Problem to solve: For the material below, return exactly the lines starting at the line containing "logic [PW-1:0] rd_q, rd_d, wr_q, wr_d;" and ending at the line containing "req/rsp, decode line)", both ends included, and no others.

Records shown:

--- src/rtl/fetch_req_ctl_if.sv ---
// fetch_req_ctl_if: redirect input, icache req/rsp and decode line handshake; slave = controller, master = environment
interface fetch_req_ctl_if;
  import mem_common::*;
  logic                     redirect_nnn;
  logic [31:0]              redirect_pc_nnn;
  t_mem_req                 fb_ic_req_nnn;
  t_mem_rsp                 ic_fb_rsp_nnn;
  logic                     line_valid_fb1;
  logic [31:0]              line_pc_fb1;
  logic [MEM_DATA_BITS-1:0] line_data_fb1;
  logic                     line_ready_fb1;
  modport slave (
    input  redirect_nnn, redirect_pc_nnn, ic_fb_rsp_nnn, line_ready_fb1,
    output fb_ic_req_nnn, line_valid_fb1, line_pc_fb1, line_data_fb1
  );
  modport master (
    output redirect_nnn, redirect_pc_nnn, ic_fb_rsp_nnn, line_ready_fb1,
    input  fb_ic_req_nnn, line_valid_fb1, line_pc_fb1, line_data_fb1
  );
endinterface

--- src/rtl/fetch_line_fifo.sv ---
// fetch_line_fifo: flushable circular line buffer (clk, rst, flush_i, push_i/data_i, pop_i, valid_o/data_o head, count_o)
module fetch_line_fifo #(
  parameter int DEPTH = 4,
  parameter int WIDTH = 160,
  localparam int CW = $clog2(DEPTH) + 1,
  localparam int PW = (DEPTH > 1) ? $clog2(DEPTH) : 1
) (
  input  logic             clk,
  input  logic             rst,
  input  logic             flush_i,
  input  logic             push_i,
  input  logic [WIDTH-1:0] data_i,
  input  logic             pop_i,
  output logic             valid_o,
  output logic [WIDTH-1:0] data_o,
  output logic [CW-1:0]    count_o
);
  logic [WIDTH-1:0] mem_q [DEPTH];
  logic [PW-1:0] rd_q, rd_d, wr_q, wr_d;
  logic [CW-1:0] cnt_q, cnt_d;
  logic do_push, do_pop;
  function automatic logic [PW-1:0] ptr_inc(input logic [PW-1:0] p);
    return (p == PW'(DEPTH - 1)) ? '0 : p + 1'b1;
  endfunction
  always_comb begin
    do_pop = pop_i && (cnt_q != '0) && !flush_i;
    do_push = push_i && !flush_i;
    rd_d = flush_i ? '0 : do_pop ? ptr_inc(rd_q) : rd_q;
    wr_d = flush_i ? '0 : do_push ? ptr_inc(wr_q) : wr_q;
    cnt_d = flush_i ? '0 : cnt_q + CW'(do_push) - CW'(do_pop);
    valid_o = cnt_q != '0;
    data_o = mem_q[rd_q];
    count_o = cnt_q;
  end
  always_ff @(posedge clk or posedge rst)
    if (rst) begin
      rd_q <= '0;
      wr_q <= '0;
      cnt_q <= '0;
    end else begin
      rd_q <= rd_d;
      wr_q <= wr_d;
      cnt_q <= cnt_d;
    end
  always_ff @(posedge clk)
    if (do_push) mem_q[wr_q] <= data_i;
  a_no_overflow: assert property (@(posedge clk) disable iff (rst)
    !(do_push && !do_pop && cnt_q == CW'(DEPTH)));
  a_cnt_range: assert property (@(posedge clk) disable iff (rst) cnt_q <= CW'(DEPTH));
endmodule

--- src/rtl/fetch_req_ctl.sv ---
// fetch_req_ctl: credit-limited icache line fetcher with redirect/stale tracking (clk, reset, bus: redirect, icache req/rsp, decode line)
module fetch_req_ctl
  import mem_common::*;
  import fetch_req_ctl_pkg::*;
#(
  parameter int          NUM_OUTST = 4,
  parameter logic [31:0] RESET_PC  = 32'h0
) (
  input logic            clk,
  input logic            reset,
  fetch_req_ctl_if.slave bus
);
  localparam int CW = $clog2(NUM_OUTST) + 1;
  localparam int SW = (NUM_OUTST > 1) ? $clog2(NUM_OUTST) : 1;
  localparam int LW = $bits(t_fetch_line);
  logic [31:0] pc_q, pc_d;
  logic [CW-1:0] infl_q, infl_d, fifo_cnt;
  logic [SW-1:0] alloc_q, alloc_d, oldest_q, oldest_d;
  logic [31:0] slot_pc_q [NUM_OUTST];
  logic [31:0] slot_pc_d [NUM_OUTST];
  logic [NUM_OUTST-1:0] stale_q, stale_d;
  logic issued_any_q, issued_any_d;
  logic issue, rsp_fire, push, pop, line_valid;
  t_fetch_line push_line, head_line;
  function automatic logic [SW-1:0] slot_inc(input logic [SW-1:0] s);
    return (s == SW'(NUM_OUTST - 1)) ? '0 : s + 1'b1;
  endfunction
  always_comb begin
    issue = !reset && !bus.redirect_nnn && (({1'b0, infl_q} + {1'b0, fifo_cnt}) < (CW+1)'(NUM_OUTST));
    rsp_fire = bus.ic_fb_rsp_nnn.valid && (infl_q != '0);
    push = rsp_fire && !stale_q[oldest_q] && !bus.redirect_nnn;
    pop = line_valid && bus.line_ready_fb1;
    push_line = t_fetch_line'{pc: slot_pc_q[oldest_q], data: bus.ic_fb_rsp_nnn.data};
    pc_d = bus.redirect_nnn ? bus.redirect_pc_nnn : issue ? line_align(pc_q) + 32'(FETCH_LINE_BYTES) : pc_q;
    infl_d = infl_q + CW'(issue) - CW'(rsp_fire);
    alloc_d = issue ? slot_inc(alloc_q) : alloc_q;
    oldest_d = rsp_fire ? slot_inc(oldest_q) : oldest_q;
    issued_any_d = issued_any_q || issue;
    for (int s = 0; s < NUM_OUTST; s++) begin
      slot_pc_d[s] = (issue && alloc_q == SW'(s)) ? pc_q : slot_pc_q[s];
      stale_d[s] = (issue && alloc_q == SW'(s)) ? 1'b0 : (bus.redirect_nnn || stale_q[s]);
    end
  end
  always_ff @(posedge clk or posedge reset)
    if (reset) begin
      pc_q <= RESET_PC;
      infl_q <= '0;
      alloc_q <= '0;
      oldest_q <= '0;
      stale_q <= '0;
      issued_any_q <= 1'b0;
      slot_pc_q <= '{default: '0};
    end else begin
      pc_q <= pc_d;
      infl_q <= infl_d;
      alloc_q <= alloc_d;
      oldest_q <= oldest_d;
      stale_q <= stale_d;
      issued_any_q <= issued_any_d;
      slot_pc_q <= slot_pc_d;
    end
  always_comb begin
    bus.fb_ic_req_nnn = issue ? t_mem_req'{valid: 1'b1, id: MEM_ID_BITS'(alloc_q), addr: line_align(pc_q)} : t_mem_req'('0);
    bus.line_valid_fb1 = line_valid;
    bus.line_pc_fb1 = line_valid ? head_line.pc : '0;
    bus.line_data_fb1 = line_valid ? head_line.data : '0;
  end
  fetch_line_fifo #(.DEPTH(NUM_OUTST), .WIDTH(LW)) u_line_fifo (
    .clk     (clk),
    .rst     (reset),
    .flush_i (bus.redirect_nnn),
    .push_i  (push),
    .data_i  (push_line),
    .pop_i   (pop),
    .valid_o (line_valid),
    .data_o  (head_line),
    .count_o (fifo_cnt)
  );
  a_rsp_in_order: assert property (@(posedge clk) disable iff (reset)
    rsp_fire |-> bus.ic_fb_rsp_nnn.id == MEM_ID_BITS'(oldest_q));
  a_rsp_spurious: assert property (@(posedge clk) disable iff (reset)
    (bus.ic_fb_rsp_nnn.valid && issued_any_q) |-> infl_q != '0);
  a_infl_range: assert property (@(posedge clk) disable iff (reset) infl_q <= CW'(NUM_OUTST));
endmodule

Completed task:
  logic [PW-1:0] rd_q, rd_d, wr_q, wr_d;
  logic [CW-1:0] cnt_q, cnt_d;
  logic do_push, do_pop;
  function automatic logic [PW-1:0] ptr_inc(input logic [PW-1:0] p);
    return (p == PW'(DEPTH - 1)) ? '0 : p + 1'b1;
  endfunction
  always_comb begin
    do_pop = pop_i && (cnt_q != '0) && !flush_i;
    do_push = push_i && !flush_i;
    rd_d = flush_i ? '0 : do_pop ? ptr_inc(rd_q) : rd_q;
    wr_d = flush_i ? '0 : do_push ? ptr_inc(wr_q) : wr_q;
    cnt_d = flush_i ? '0 : cnt_q + CW'(do_push) - CW'(do_pop);
    valid_o = cnt_q != '0;
    data_o = mem_q[rd_q];
    count_o = cnt_q;
  end
  always_ff @(posedge clk or posedge rst)
    if (rst) begin
      rd_q <= '0;
      wr_q <= '0;
      cnt_q <= '0;
    end else begin
      rd_q <= rd_d;
      wr_q <= wr_d;
      cnt_q <= cnt_d;
    end
  always_ff @(posedge clk)
    if (do_push) mem_q[wr_q] <= data_i;
  a_no_overflow: assert property (@(posedge clk) disable iff (rst)
    !(do_push && !do_pop && cnt_q == CW'(DEPTH)));
  a_cnt_range: assert property (@(posedge clk) disable iff (rst) cnt_q <= CW'(DEPTH));
endmodule

--- src/rtl/fetch_req_ctl.sv ---
// fetch_req_ctl: credit-limited icache line fetcher with redirect/stale tracking (clk, reset, bus: redirect, icache req/rsp, decode line)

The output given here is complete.